### Assignment
What you need to produce from the material below is an exact transcription of the lines from the one with "H | 94.54 um |" through the one with "endpoint | u_core.rr_ptr_reg |", both included, and no other line.

[[ Dataset records open ]]

===== src/rtl/alu_pkg.sv =====
// Shared types and widths for the ALU sharing arbiter and its environment.
package alu_pkg;

  localparam int DATA_W = 8;
  localparam int OP_W   = 3;

  typedef enum logic [OP_W-1:0] {
    AND = 3'b000,
    ADD = 3'b001,
    XOR = 3'b010,
    SLT = 3'b011,
    SLL = 3'b100,
    SRL = 3'b101,
    SNE = 3'b110,
    OVF = 3'b111
  } alu_op_e;

  typedef enum logic [1:0] {
    IDLE = 2'd0,
    EXEC = 2'd1,
    RESP = 2'd2
  } arb_state_e;

endpackage


===== src/rtl/alu_share_arbiter_if.sv =====
// Two-port request/response bundle between the requesters and the ALU arbiter.
interface alu_share_arbiter_if;
  import alu_pkg::*;

  logic [1:0]             req_valid;
  logic [1:0]             req_ready;
  logic [1:0][OP_W-1:0]   req_op;
  logic [1:0][DATA_W-1:0] req_a;
  logic [1:0][DATA_W-1:0] req_b;
  logic [1:0]             rsp_valid;
  logic [1:0]             rsp_ready;
  logic [DATA_W-1:0]      rsp_data;
  logic                   rsp_zero;

  modport master (
    output req_valid, req_op, req_a, req_b, rsp_ready,
    input  req_ready, rsp_valid, rsp_data, rsp_zero
  );

  modport slave (
    input  req_valid, req_op, req_a, req_b, rsp_ready,
    output req_ready, rsp_valid, rsp_data, rsp_zero
  );

endinterface


===== src/rtl/rr_arb2.sv =====
// Combinational two-way round-robin grant; ptr only matters when both ports request.
module rr_arb2 (
  input  logic [1:0] valid,
  input  logic       ptr,
  output logic [1:0] grant,
  output logic       gnt_idx
);

  always_comb begin
    gnt_idx = ptr;
    if (valid == 2'b01) begin
      gnt_idx = 1'b0;
    end else if (valid == 2'b10) begin
      gnt_idx = 1'b1;
    end
  end

  genvar gi;
  generate
    for (gi = 0; gi < 2; gi++) begin : g_grant
      assign grant[gi] = valid[gi] & (gnt_idx == 1'(gi));
    end
  endgenerate

endmodule


===== src/rtl/alu_share_arbiter.sv =====
// Shares one combinational ALU between the execute stage (port 0) and the
// branch/compare unit (port 1) with round-robin arbitration and a response channel.
module alu_share_arbiter
  import alu_pkg::*;
#(
  parameter int CNT_W = 16
) (
  input  logic                  clk,
  input  logic                  reset_n,
  alu_share_arbiter_if.slave    bus,
  output logic [DATA_W-1:0]     alu_a,
  output logic [DATA_W-1:0]     alu_b,
  output logic [OP_W-1:0]       alu_op,
  input  logic [DATA_W-1:0]     alu_result,
  input  logic                  alu_zero,
  output logic                  busy,
  output logic [1:0][CNT_W-1:0] grant_cnt
);

  arb_state_e        state_reg, state_next;
  logic              rr_ptr_reg;
  logic              owner_reg;
  logic [OP_W-1:0]   op_reg;
  logic [DATA_W-1:0] a_reg, b_reg;
  logic [DATA_W-1:0] rsp_data_reg;
  logic              rsp_zero_reg;
  logic [1:0]        grant;
  logic              gnt_idx;
  logic              accept;

  rr_arb2 u_arb (
    .valid   (bus.req_valid),
    .ptr     (rr_ptr_reg),
    .grant   (grant),
    .gnt_idx (gnt_idx)
  );

  assign accept = (state_reg == IDLE) && (|bus.req_valid);

  always_ff @(posedge clk or negedge reset_n) begin
    if (!reset_n) begin
      state_reg <= IDLE;
    end else begin
      state_reg <= state_next;
    end
  end

  always_comb begin
    state_next = state_reg;
    case (state_reg)
      IDLE:    if (accept) state_next = EXEC;
      EXEC:    state_next = RESP;
      RESP:    if (bus.rsp_ready[owner_reg]) state_next = IDLE;
      default: state_next = IDLE;
    endcase
  end

  always_comb begin
    bus.req_ready = '0;
    bus.rsp_valid = '0;
    busy          = (state_reg != IDLE);
    if (state_reg == IDLE) begin
      bus.req_ready = grant;
    end
    if (state_reg == RESP) begin
      bus.rsp_valid[owner_reg] = 1'b1;
    end
  end

  // Operands are held in registers so the ALU never sees requester-side glitches.
  always_ff @(posedge clk or negedge reset_n) begin
    if (!reset_n) begin
      op_reg       <= '0;
      a_reg        <= '0;
      b_reg        <= '0;
      owner_reg    <= 1'b0;
      rr_ptr_reg   <= 1'b0;
      rsp_data_reg <= '0;
      rsp_zero_reg <= 1'b0;
    end else begin
      if (accept) begin
        op_reg     <= bus.req_op[gnt_idx];
        a_reg      <= bus.req_a[gnt_idx];
        b_reg      <= bus.req_b[gnt_idx];
        owner_reg  <= gnt_idx;
        rr_ptr_reg <= ~gnt_idx;
      end
      if (state_reg == EXEC) begin
        rsp_data_reg <= alu_result;
        rsp_zero_reg <= alu_zero;
      end
    end
  end

  genvar gi;
  generate
    for (gi = 0; gi < 2; gi++) begin : g_cnt
      logic [CNT_W-1:0] cnt_reg;

      always_ff @(posedge clk or negedge reset_n) begin
        if (!reset_n) begin
          cnt_reg <= '0;
        end else if (accept && (gnt_idx == 1'(gi)) && (cnt_reg != '1)) begin
          cnt_reg <= cnt_reg + 1'b1;
        end
      end

      assign grant_cnt[gi] = cnt_reg;
    end
  endgenerate

  assign alu_a        = a_reg;
  assign alu_b        = b_reg;
  assign alu_op       = op_reg;
  assign bus.rsp_data = rsp_data_reg;
  assign bus.rsp_zero = rsp_zero_reg;

endmodule


===== src/flat_wrapper.sv =====
// flat-port wrapper written by rule: the top's interface ports become plain ports
module alu_share_arbiter_flat import alu_pkg::*;
#(
  parameter int CNT_W = 16
)
  (clk, reset_n, alu_a, alu_b, alu_op, alu_result, alu_zero, busy, grant_cnt, bus_req_valid, bus_req_op, bus_req_a, bus_req_b, bus_rsp_ready, bus_req_ready, bus_rsp_valid, bus_rsp_data, bus_rsp_zero);
  alu_share_arbiter_if bus_i ();
  input  logic clk;
  input  logic reset_n;
  output logic [DATA_W-1:0] alu_a;
  output logic [DATA_W-1:0] alu_b;
  output logic [OP_W-1:0] alu_op;
  input  logic [DATA_W-1:0] alu_result;
  input  logic alu_zero;
  output logic busy;
  output logic [1:0][CNT_W-1:0] grant_cnt;
  input wire logic [$bits(bus_i.req_valid)-1:0] bus_req_valid;
  input wire logic [$bits(bus_i.req_op)-1:0] bus_req_op;
  input wire logic [$bits(bus_i.req_a)-1:0] bus_req_a;
  input wire logic [$bits(bus_i.req_b)-1:0] bus_req_b;
  input wire logic [$bits(bus_i.rsp_ready)-1:0] bus_rsp_ready;
  output wire logic [$bits(bus_i.req_ready)-1:0] bus_req_ready;
  output wire logic [$bits(bus_i.rsp_valid)-1:0] bus_rsp_valid;
  output wire logic [$bits(bus_i.rsp_data)-1:0] bus_rsp_data;
  output wire logic [$bits(bus_i.rsp_zero)-1:0] bus_rsp_zero;
  assign bus_i.req_valid = bus_req_valid;
  assign bus_i.req_op = bus_req_op;
  assign bus_i.req_a = bus_req_a;
  assign bus_i.req_b = bus_req_b;
  assign bus_i.rsp_ready = bus_rsp_ready;
  assign bus_req_ready = bus_i.req_ready;
  assign bus_rsp_valid = bus_i.rsp_valid;
  assign bus_rsp_data = bus_i.rsp_data;
  assign bus_rsp_zero = bus_i.rsp_zero;
  alu_share_arbiter #(.CNT_W(CNT_W)) u_core (.clk(clk), .reset_n(reset_n), .bus(bus_i), .alu_a(alu_a), .alu_b(alu_b), .alu_op(alu_op), .alu_result(alu_result), .alu_zero(alu_zero), .busy(busy), .grant_cnt(grant_cnt));
endmodule

===== config.mk =====
export PLATFORM = sky130hd
export DESIGN_NAME = alu_share_arbiter_flat
export DESIGN_NICKNAME = d
export VERILOG_FILES = /design/src/rtl/alu_pkg.sv /design/src/rtl/alu_share_arbiter_if.sv /design/src/rtl/rr_arb2.sv /design/src/rtl/alu_share_arbiter.sv /design/src/flat_wrapper.sv
export SDC_FILE = /design/constraint.sdc
export NUM_CORES = 1
export LEC_CHECK = 0
export ABC_AREA = 1
export BUFFER_PORTS_ARGS = -buffer_cell sky130_fd_sc_hd__buf_2
export CELL_PAD_IN_SITES_DETAIL_PLACEMENT = 1
export CELL_PAD_IN_SITES_GLOBAL_PLACEMENT = 1
export CORE_UTILIZATION = 39
export CTS_BUF_LIST = sky130_fd_sc_hd__clkbuf_2
export CTS_CLUSTER_SIZE = 12
export DETAILED_ROUTE_END_ITERATION = 10
export MAX_ROUTING_LAYER = met4
export PLACE_DENSITY_LB_ADDON = 0.15
export SYNTH_ARGS = -nofsm -noshare
export SYNTH_HDL_FRONTEND = slang
export SYNTH_SLANG_ARGS = --single-unit

===== constraint.sdc =====
create_clock -name clk -period 3.3 [get_ports clk]
set_input_delay 0.165 -clock clk [delete_from_list [all_inputs] [get_ports clk]]
set_output_delay 0.165 -clock clk [all_outputs]
set_load 0.01 [all_outputs]

==> summary.md <==
| Metric | Value |
|---|---|
| Outcome | completed |
| Most common cell after layout, fill and taps aside | nand2_1 |
| Initial Utilization | 0.4044 |
| Max reg flops | 32 |
| Worst r2r dst | u_core.alu_b[0] |
| Combinational family with the most area after synthesis | simple AND/OR/NAND/NOR gates |
| Post-cts sizing count | 0 |
| Die H | 94.54 um |
| Simple-gate area share of the yosys netlist | 0.3627 |
| VDD IR-drop max | 0.0003673 V |
| Final hold slack | 0.02919 ns |
| Fin. max-slew vios | 0 |
| Synth Cell Area | 3339 um2 |
| Setup repair after global routing missed its margin | false |
| Top_reg_cell synth | dfrtp_1 |
| Crit end category | register |
| # DRC | 0 |
| DRT antenna net count | 0 |
| Pin count of the biggest net entering global routing | 28 |
| Nets@finish | 655 |
| Worst Setup Start Kind | register |
| Max-capacitance violation count | 0 |
| Iter 0 DRT Violations | 119 |
| Fraction of layout cells with a size suffix above 1 | 0.2810 |
| Syn Nets | 482 |
| Worst path required time | 3.74 ns |
| Clock Latency Late Sink | 0.53 ns |
| Seq cells post-synth | 64 |
| Critical path type | reg -> reg |
| Post-synthesis sequential area ratio | 0.4796 |
| Clock input transition at the sequential cells of the worst setup and hold paths | 0.23 ns |
| First-pass GRT wire length | 18.02 mm |
| Vias in the first global route | 3,815 |
| R2r startpoint | u_core.state_reg[0] |
| Multiplexer share of the synthesized area | 0.03035 |
| Post-synthesis adder-cell area fraction | 0.007493 |
| Final min period | 2.345 ns |
| Area growth, synth to finish | 39.75% |
| Async set-reset flop share out of synthesis | 1.000 |
| Die area | 8937 um2 |
| Slew HR | 0.3960 |
| Clk_skew | 0.04547 ns |
| Rows | 33 |
| Drt total wl | 11.43 mm |
| Number of port buffers | 117 |
| GP Congestion | 0.8064 |
| CTS Buf Count | 9 |
| Routed via count | 3,565 |
| Initial antenna violation count | 0 |
| Post-DP HPWL | 7.080 mm |
| Root Driver | clkbuf_2 |
| Post-synthesis instance total | 427 |
| Worst-margin pin slew | 0.9027 ns |
| Power Dens Cells | 717.2 nW/um2 |
| Worst EP arrival | 2.78 ns |
| Worst r2r path cells | 6 |
| CTS Hold Bufs | 51 |
| CTS tree | built |
| R2R Setup Slk | 0.96 ns |
| Clock Path Buffers | 2 |
| Final setup viols | 0 |
| Final hold vios | 0 |
| Hold endpoint | u_core.rr_ptr_reg |
| Most frequent cells in the layout | 185 x nand2_1, 117 x buf_2, 64 x dfrtp_1 |
| F_max | 426.5 MHz |
| Fin Setup TNS | 0 ns |
| Yosys cell types | 28 |
| CTS sink count | 64 |
| Hold_sp | bus_req_valid[0] |
| Hold-critical path depth | 3 |
| HP Class | in -> reg |
| H-tree level count | 3 |
| Number of setup buffers added after CTS | 0 |
| Fin crit share | 0.7105 |
| GRT Total Usage | 0.2737 |
| Compound-Gate Fraction of Synth Area | 0.03110 |
| Grt ovf | 0 |
| Post-synth EDFFs | 0 |
| Drt pass-1 iters | 4 |
| Crit-path max FO | 20 |
| Post-synthesis xor/xnor area fraction | 0.03147 |
| Die Wd | 94.54 um |
| Via/cell ratio | 5.014 |
| Core box area | 8258 um2 |
| Static Leakage | 2.396 nW |
| Ys Warns | 0 |
| # IOs | 118 |
| Avg Inst Size Synth | 7.821 um2 |
| WL per Instance | 16.07 um |
[kinds of logic after synthesis]
logic type / count (synthesis)
xor gates and xnor gates: 12
buffers and inverters: 44
and+or+nand+nor: 278
DFF: 64
muxes: 9
adders and majority gates: 2
AOI/OAI and AO/OA: 18
[through the flow]
step	cell area, um2	total power [mW]	setup slack [ns]	utilization	cells
floorplan	3339	1.998	1.838	-	427
global placement	4020	2.423	1.430	0.4868	643
detailed placement	4020	2.492	1.331	0.4868	643
CTS	4664	3.298	1.035	0.5648	710
global route	4664	3.579	0.7912	0.5648	710
finish	4667	3.347	0.9554	0.5652	711
[worst max path at each step]
stage	to	from	slack [ns]
after floorplan	u_core.g_cnt[0].cnt_reg[15]	u_core.g_cnt[0].cnt_reg[0]	1.84
after global placement	u_core.g_cnt[1].cnt_reg[15]	u_core.g_cnt[1].cnt_reg[0]	1.43
after detailed placement	u_core.g_cnt[1].cnt_reg[15]	u_core.g_cnt[1].cnt_reg[0]	1.33
after CTS	bus_req_ready[0]	u_core.state_reg[0]	1.04
after global routing	bus_req_ready[0]	u_core.state_reg[0]	0.79
final	u_core.alu_b[0]	u_core.state_reg[0]	0.96
[layout make-up]
class,count,area [um2]
timing repair buffer,171,1119
clock buffer,10,50.05
antenna,1,2.502
inverter,35,132.6
fill,1054,3591
clock inverter,6,83.83
tap,105,131.4
sequential,64,1602
multi-input combinational,319,1546
[cell usage after synthesis (2+ instances only)]
master,count,area share
nand2_2,6,0.011
nor2_2,4,0.0075
o21ai_1,3,0.0045
nand3_1,34,0.051
inv_2,2,0.0022
o21ai_2,3,0.0079
buf_2,5,0.0075
inv_1,32,0.036
xnor2_1,8,0.021
nand4_1,8,0.015
nand3_2,3,0.0090
dfrtp_1,64,0.48
o21ai_0,11,0.016
xor2_1,4,0.010
nor2_1,30,0.034
buf_6,2,0.0067
nand2_1,185,0.21
nor2_4,4,0.013
ha_1,2,0.0075
mux2_2,9,0.030
[power by group]
part / total [mW] / internal (mW) / leakage, nW / switching (mW)
registers: 1.27 / 1.05 / 0.814 / 0.224
clock network: 0.569 / 0.250 / 0.0756 / 0.319
logic: 1.51 / 0.692 / 1.51 / 0.818
[worst max-delay path, cell delays in order (launching register included)]
cell and delay [ns]:
dfrtp_1 0.48, nor2_4 0.17, nand3_4 0.14, inv_1 0.58, nand2_1 0.16, nand3_1 0.14, dlygate4sd3_1 0.58
[per-layer routing]
metal	share of wire	up-vias	routed length, um	GRT usage
li1	-	1682	-	-
met1	0.41	1742	4646	0.2975
met5	0	-	0	-
met2	0.52	110	5912	0.4783
met3	0.049	31	561	0.05958
met4	0.027	0	305	0.1225
Note: power is estimated with default switching activity, not from simulation.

[[ Dataset records closed ]]

### Answer area
| Die H | 94.54 um |
| Simple-gate area share of the yosys netlist | 0.3627 |
| VDD IR-drop max | 0.0003673 V |
| Final hold slack | 0.02919 ns |
| Fin. max-slew vios | 0 |
| Synth Cell Area | 3339 um2 |
| Setup repair after global routing missed its margin | false |
| Top_reg_cell synth | dfrtp_1 |
| Crit end category | register |
| # DRC | 0 |
| DRT antenna net count | 0 |
| Pin count of the biggest net entering global routing | 28 |
| Nets@finish | 655 |
| Worst Setup Start Kind | register |
| Max-capacitance violation count | 0 |
| Iter 0 DRT Violations | 119 |
| Fraction of layout cells with a size suffix above 1 | 0.2810 |
| Syn Nets | 482 |
| Worst path required time | 3.74 ns |
| Clock Latency Late Sink | 0.53 ns |
| Seq cells post-synth | 64 |
| Critical path type | reg -> reg |
| Post-synthesis sequential area ratio | 0.4796 |
| Clock input transition at the sequential cells of the worst setup and hold paths | 0.23 ns |
| First-pass GRT wire length | 18.02 mm |
| Vias in the first global route | 3,815 |
| R2r startpoint | u_core.state_reg[0] |
| Multiplexer share of the synthesized area | 0.03035 |
| Post-synthesis adder-cell area fraction | 0.007493 |
| Final min period | 2.345 ns |
| Area growth, synth to finish | 39.75% |
| Async set-reset flop share out of synthesis | 1.000 |
| Die area | 8937 um2 |
| Slew HR | 0.3960 |
| Clk_skew | 0.04547 ns |
| Rows | 33 |
| Drt total wl | 11.43 mm |
| Number of port buffers | 117 |
| GP Congestion | 0.8064 |
| CTS Buf Count | 9 |
| Routed via count | 3,565 |
| Initial antenna violation count | 0 |
| Post-DP HPWL | 7.080 mm |
| Root Driver | clkbuf_2 |
| Post-synthesis instance total | 427 |
| Worst-margin pin slew | 0.9027 ns |
| Power Dens Cells | 717.2 nW/um2 |
| Worst EP arrival | 2.78 ns |
| Worst r2r path cells | 6 |
| CTS Hold Bufs | 51 |
| CTS tree | built |
| R2R Setup Slk | 0.96 ns |
| Clock Path Buffers | 2 |
| Final setup viols | 0 |
| Final hold vios | 0 |
| Hold endpoint | u_core.rr_ptr_reg |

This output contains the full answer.